Cell proliferation assay. A2780/luc cells (3×103 cells per well) or SKOV3 cells (1.5×103 cells per well) were seeded into a 96-well culture plate and incubated overnight. The medium was replaced with serum-free medium containing 0.3 μM YYB-101, 3 μM YYB-101, 1 pM PTX, or 0.3 μM YYB-101 plus 1 pM PTX. After 72 h, the medium was changed with serum-free medium, and 10 μl WST-1 solution (TAKARA; Kusatsu, Japan) was added to the culture medium and incubated for 1 h. The absorbance of each well was detected using a VersaMax microplate reader (Molecular Devices; San Jose, CA, USA) at 450 nm.

Immunoblot analysis. All antibodies used in immunoblot assays were purchased from Cell Signaling Technology, Inc.. A2780/luc cells (1×106 cells per well) were seeded into six-well plates and cultured in 2% FBS RPMI medium for 24 h. The medium was replaced with serum-free medium containing 3 μM hIgG, 1 pM PTX, 3 μM YYB-101, or 1 pM PTX plus 3 μM YYB-101. After 24 h, cells were lysed with SDS-sample buffer and subjected to western blot analysis using antibodies against c-MET, phospho-c-MET (Tyr1234/1235), GAB1, phospho-GAB1 (Tyr627), Src, phospho-Src (Tyr416), ERK 1/2, phospho-ERK 1/2 (Thr 202/Tyr 204), Bax, Caspase-3, Cleaved Caspase-3, or PARP or α-tubulin.

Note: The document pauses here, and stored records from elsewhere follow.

$ cat config.mk
export PLATFORM = sky130hd
export DESIGN_NAME = uart_rx_ovs
export DESIGN_NICKNAME = d
export VERILOG_FILES = /design/src/rtl/uart_pkg.sv /design/src/rtl/uart_rx_ovs_tick.sv /design/src/rtl/uart_rx_ovs.sv
export SDC_FILE = /design/constraint.sdc
export NUM_CORES = 1
export LEC_CHECK = 0
export ABC_AREA = 1
export BUFFER_PORTS_ARGS = -buffer_cell sky130_fd_sc_hd__buf_4
export CAP_MARGIN = 15
export CORE_ASPECT_RATIO = 0.75
export CORE_MARGIN = 3
export CORE_UTILIZATION = 55
export DETAILED_ROUTE_END_ITERATION = 10
export PLACE_DENSITY = 0.75
export SETUP_SLACK_MARGIN = 0.5
export SYNTH_ARGS = -nofsm -noshare
export SYNTH_HDL_FRONTEND = slang
export SYNTH_SLANG_ARGS = --single-unit
export TNS_END_PERCENT = 30
$ cat constraint.sdc
create_clock -name clk_i -period 2.8 [get_ports clk_i]
set_input_delay 0.56 -clock clk_i [delete_from_list [all_inputs] [get_ports clk_i]]
set_output_delay 0.56 -clock clk_i [all_outputs]
set_load 0.1 [all_outputs]
$ cat src/rtl/uart_pkg.sv
// Shared FSM encoding, frame-config struct and constants for the oversampling UART receiver.
package uart_pkg;

  typedef enum logic [2:0] {
    ST_IDLE,
    ST_START,
    ST_DATA,
    ST_PARITY,
    ST_STOP1,
    ST_STOP2,
    ST_BRK_WAIT
  } rx_state_e;

  localparam int OVS_DEFAULT   = 16;
  localparam int DATA_BITS_MIN = 5;

  // Bit positions inside the per-frame status vector.
  localparam int STAT_PAR = 0;
  localparam int STAT_FRM = 1;
  localparam int STAT_W   = 2;

  typedef struct packed {
    logic [3:0] nbits;
    logic       par_en;
    logic       par_odd;
    logic       stop2;
  } rx_cfg_t;

  function automatic logic [3:0] clamp_bits(input logic [3:0] req, input int max_bits);
    logic [3:0] r;
    if (int'(req) < DATA_BITS_MIN) r = 4'(DATA_BITS_MIN);
    else if (int'(req) > max_bits) r = 4'(max_bits);
    else r = req;
    return r;
  endfunction

endpackage

$ cat src/rtl/uart_rx_ovs_tick.sv
// Oversample tick generator: one-cycle tick every max(baud_div_i,1) cycles, restarted by clr_i.
// Tick is combinational from the count register; no backpressure.
module uart_rx_ovs_tick #(
  parameter int DIV_SIZE = 16
) (
  input  logic                clk_i,
  input  logic                rstn_i,
  input  logic                clr_i,
  input  logic [DIV_SIZE-1:0] baud_div_i,
  output logic                tick_o
);

  logic [DIV_SIZE-1:0] cnt_q, cnt_d;
  logic [DIV_SIZE-1:0] div_last;
  logic                term;

  // >= keeps the divider sane when baud_div_i shrinks below the running count.
  always_comb begin
    div_last = (baud_div_i == '0) ? '0 : baud_div_i - DIV_SIZE'(1);
    term     = (cnt_q >= div_last);
    tick_o   = term & ~clr_i;
    cnt_d    = (clr_i | term) ? '0 : cnt_q + DIV_SIZE'(1);
  end

  always_ff @(posedge clk_i or negedge rstn_i) begin
    if (!rstn_i) cnt_q <= '0;
    else         cnt_q <= cnt_d;
  end

endmodule

$ cat src/rtl/uart_rx_ovs.sv
// Oversampled UART receiver with majority vote, configurable frame, parity/framing/break status.
// Frame lands in the valid/ready holding register one cycle after the last stop vote; full register drops it and sets overrun.
module uart_rx_ovs import uart_pkg::*; #(
  parameter int DIV_SIZE    = 16,
  parameter int MAX_DATA    = 9,
  parameter int OVS         = OVS_DEFAULT,
  parameter int SYNC_STAGES = 3
) (
  input  logic                clk_i,
  input  logic                rstn_i,
  input  logic                en_i,
  input  logic [DIV_SIZE-1:0] baud_div_i,
  input  logic [3:0]          data_bits_i,
  input  logic                parity_en_i,
  input  logic                parity_odd_i,
  input  logic                stop_bits_i,
  input  logic                rx_i,
  output logic [MAX_DATA-1:0] rx_data_o,
  output logic                rx_valid_o,
  input  logic                rx_ready_i,
  output logic                parity_err_o,
  output logic                frame_err_o,
  output logic                break_o,
  output logic                overrun_o,
  input  logic                err_clr_i
);

  localparam int OW = $clog2(OVS);
  localparam logic [OW-1:0] OVS_S0   = OW'(OVS/2 - 1);
  localparam logic [OW-1:0] OVS_S1   = OW'(OVS/2);
  localparam logic [OW-1:0] OVS_VOTE = OW'(OVS/2 + 1);
  localparam logic [OW-1:0] OVS_LAST = OW'(OVS - 1);

  logic [SYNC_STAGES-1:0] sync_q, sync_d;
  rx_state_e              state_q, state_d;
  logic [OW-1:0]          ovs_q, ovs_d;
  logic [3:0]             bit_cnt_q, bit_cnt_d;
  logic [MAX_DATA-1:0]    shift_q, shift_d;
  rx_cfg_t                cfg_q, cfg_d;
  logic [1:0]             samp_q, samp_d;
  logic                   par_err_q, par_err_d;
  logic                   stop_err_q, stop_err_d;
  logic                   seen_one_q, seen_one_d;
  logic [MAX_DATA-1:0]    data_q, data_d;
  logic                   valid_q, valid_d;
  logic [STAT_W-1:0]      stat_q, stat_d;
  logic                   brk_q, brk_d;
  logic                   ovr_q, ovr_d;

  logic              rx_s, tick, tick_clr;
  logic              at_vote, at_last, vote, xfer;
  logic              done, brk_det, drop;
  logic [STAT_W-1:0] new_stat;

  assign rx_s     = sync_q[SYNC_STAGES-1];
  assign tick_clr = (state_q == ST_IDLE) & en_i & ~rx_s;

  uart_rx_ovs_tick #(.DIV_SIZE(DIV_SIZE)) u_tick (
    .clk_i      (clk_i),
    .rstn_i     (rstn_i),
    .clr_i      (tick_clr),
    .baud_div_i (baud_div_i),
    .tick_o     (tick)
  );

  always_comb begin
    sync_d     = {sync_q[SYNC_STAGES-2:0], rx_i};
    state_d    = state_q;
    ovs_d      = ovs_q;
    bit_cnt_d  = bit_cnt_q;
    shift_d    = shift_q;
    cfg_d      = cfg_q;
    samp_d     = samp_q;
    par_err_d  = par_err_q;
    stop_err_d = stop_err_q;
    seen_one_d = seen_one_q;
    data_d     = data_q;
    valid_d    = valid_q;
    stat_d     = stat_q;
    ovr_d      = ovr_q;
    done       = 1'b0;
    brk_det    = 1'b0;
    drop       = 1'b0;
    new_stat   = '0;
    at_vote    = tick & (ovs_q == OVS_VOTE);
    at_last    = tick & (ovs_q >= OVS_LAST);
    vote       = (samp_q[0] & samp_q[1]) | (samp_q[0] & rx_s) | (samp_q[1] & rx_s);
    xfer       = valid_q & rx_ready_i;

    if (tick && state_q != ST_IDLE) begin
      ovs_d = at_last ? '0 : ovs_q + OW'(1);
      if (ovs_q == OVS_S0) samp_d[0] = rx_s;
      if (ovs_q == OVS_S1) samp_d[1] = rx_s;
    end

    case (state_q)
      ST_IDLE: if (tick_clr) begin
        state_d    = ST_START;
        ovs_d      = '0;
        bit_cnt_d  = '0;
        shift_d    = '0;
        par_err_d  = 1'b0;
        stop_err_d = 1'b0;
        seen_one_d = 1'b0;
        cfg_d      = '{nbits: clamp_bits(data_bits_i, MAX_DATA), par_en: parity_en_i,
                       par_odd: parity_odd_i, stop2: stop_bits_i};
      end
      ST_START: begin
        if (at_vote && vote) state_d = ST_IDLE;
        else if (at_last)    state_d = ST_DATA;
      end
      ST_DATA: begin
        if (at_vote) begin
          shift_d[bit_cnt_q] = vote;
          seen_one_d         = seen_one_q | vote;
        end
        if (at_last) begin
          bit_cnt_d = bit_cnt_q + 4'd1;
          if (bit_cnt_d >= cfg_q.nbits) state_d = cfg_q.par_en ? ST_PARITY : ST_STOP1;
        end
      end
      ST_PARITY: begin
        if (at_vote) begin
          par_err_d  = (^shift_q) ^ vote ^ cfg_q.par_odd;
          seen_one_d = seen_one_q | vote;
        end
        if (at_last) state_d = ST_STOP1;
      end
      ST_STOP1: begin
        new_stat[STAT_PAR] = par_err_q;
        if (at_vote) begin
          // An all-zero frame through the first stop bit is a line break, not a data frame.
          if (!vote && !seen_one_q) begin
            brk_det            = 1'b1;
            done               = 1'b1;
            new_stat[STAT_FRM] = 1'b1;
            state_d            = ST_BRK_WAIT;
          end else if (cfg_q.stop2) begin
            stop_err_d = ~vote;
          end else begin
            done               = 1'b1;
            new_stat[STAT_FRM] = ~vote;
            state_d            = ST_IDLE;
          end
        end else if (at_last && cfg_q.stop2) begin
          state_d = ST_STOP2;
        end
      end
      ST_STOP2: begin
        new_stat[STAT_PAR] = par_err_q;
        new_stat[STAT_FRM] = stop_err_q | ~vote;
        if (at_vote) begin
          done    = 1'b1;
          state_d = ST_IDLE;
        end
      end
      ST_BRK_WAIT: if (rx_s) state_d = ST_IDLE;
      default:     state_d = ST_IDLE;
    endcase

    // Disabling mid-frame discards the partial frame and leaves the output register alone.
    if (!en_i && state_q != ST_IDLE) begin
      state_d = ST_IDLE;
      done    = 1'b0;
      brk_det = 1'b0;
    end

    if (done) begin
      if (!valid_q || xfer) begin
        data_d  = shift_q;
        stat_d  = new_stat;
        valid_d = 1'b1;
      end else begin
        drop = 1'b1;
      end
    end else if (xfer) begin
      valid_d = 1'b0;
    end

    if (err_clr_i) ovr_d = 1'b0;
    if (drop)      ovr_d = 1'b1;
    brk_d = brk_det;
  end

  always_ff @(posedge clk_i or negedge rstn_i) begin
    if (!rstn_i) begin
      sync_q     <= '1;
      state_q    <= ST_IDLE;
      ovs_q      <= '0;
      bit_cnt_q  <= '0;
      shift_q    <= '0;
      cfg_q      <= '0;
      samp_q     <= '0;
      par_err_q  <= 1'b0;
      stop_err_q <= 1'b0;
      seen_one_q <= 1'b0;
      data_q     <= '0;
      valid_q    <= 1'b0;
      stat_q     <= '0;
      brk_q      <= 1'b0;
      ovr_q      <= 1'b0;
    end else begin
      sync_q     <= sync_d;
      state_q    <= state_d;
      ovs_q      <= ovs_d;
      bit_cnt_q  <= bit_cnt_d;
      shift_q    <= shift_d;
      cfg_q      <= cfg_d;
      samp_q     <= samp_d;
      par_err_q  <= par_err_d;
      stop_err_q <= stop_err_d;
      seen_one_q <= seen_one_d;
      data_q     <= data_d;
      valid_q    <= valid_d;
      stat_q     <= stat_d;
      brk_q      <= brk_d;
      ovr_q      <= ovr_d;
    end
  end

  assign rx_data_o    = data_q;
  assign rx_valid_o   = valid_q;
  assign parity_err_o = stat_q[STAT_PAR];
  assign frame_err_o  = stat_q[STAT_FRM];
  assign break_o      = brk_q;
  assign overrun_o    = ovr_q;

endmodule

Orthotopic mouse model of ovarian cancer. All animal studies were reviewed and approved by the Institutional Animal Care and Use Committee (IACUC, NCC-16-342) of the National Cancer Center, Republic of Korea (NCCRI). NCCRI is an Association for Assessment and Accreditation of Laboratory Animal Care International (AAALAC International) accredited facility that abides to the Institute of Laboratory Animal Resources (ILAR) guide. Female BALB/C-nude mice (Orient Bio; Sungnam, Korea) were anesthetized using isoflurane, and the right lateral sides of their abdomens were incised. A2780/luc cells (1×105 cells in 10 μl) were implanted into the ovarian bursa, and the wound was sealed. One week after cell implantation, 10 mg/kg paclitaxel were administered once a week by intraperitoneal injection, or 40 mg/kg YYB-101 were administered by intravenous injection. 30 d later, the ovary tumor tissue was isolated and frozen with liquid nitrogen. The frozen tissue was ground with a mortar and pestle in the presence of liquid nitrogen, and the resulting tissue powder was subjected to protein extraction by RIPA buffer (Biosesang; Seongnam, Korea) containing a protease inhibitor cocktail (Sigma-Aldrich). After BCA protein assay, equal amounts of total protein (20 μg) were separated by SDS-PAGE and western blot analysis was performed using specific antibodies.

Results

YYB-101 inhibits HGF-induced motility in OC cells through cytoskeleton rearrangement. We first evaluated YYB-101 efficacy on HGF-induced A2780/luc and SKOV3 cell using the migration and invasion Transwell system. Both cells were treated with 80 ng/ml of HGF with or without 0.3 μM or 3 μM YYB-101. The migration of A2780/luc and SKOV3 cells was decreased following treatment with YYB-101 (Figure 1A). Similar to its effect on migration, YYB-101 inhibited cell invasiveness in both treatment conditions (Figure 1B).

Figure 1.
Figure 1.

The YYB-101 effect on HGF-induced motility and the synergistic effect of paclitaxel and YYB-101 on ovarian cancer cell migration. (A) A2780/luc cells (3×105) and SKOV3 cells (1×105) were loaded into the upper Transwell compartments, while the lower chambers contained 0.3 μM YYB-101, 80 ng/ml HGF, or 80 ng/ml HGF with 0.3 μM or 3 μM YYB-101. After incubation for 48 h (A2780/luc cells) or 8 h (SKOV3 cells), migrated cells were fixed, stained, and observed using light microscope (10×). (B) For invasion assay, A2780/luc cells (2×105) and SKOV3 cells (0.5×105) were loaded onto Matrigel-coated upper Transwell compartments. Lower chambers contained 0.3 μM YYB-101, 80 ng/mL HGF, or 80 ng/ml HGF with 0.3 μM or 3 μM YYB-101. After culturing for 72 h (A2780/luc cells) or 48 h (SKOV3 cells), invaded cells were fixed, stained, and observed using light microscope (10×). (C) SKOV3 (1×104) cells were seeded into 96-well culture plates. After incubation 24 h, the scratch wound was formed by a wound maker, and the cells were treated with 1 pM paclitaxel, 3 μM YYB-101, or 1 pM paclitaxel with 3 μM YYB-101, and images were taken at the indicated times in the same field of each well. (D) The relative wound density was recorded over time using the IncuCyte ZOOM live-cell imaging program.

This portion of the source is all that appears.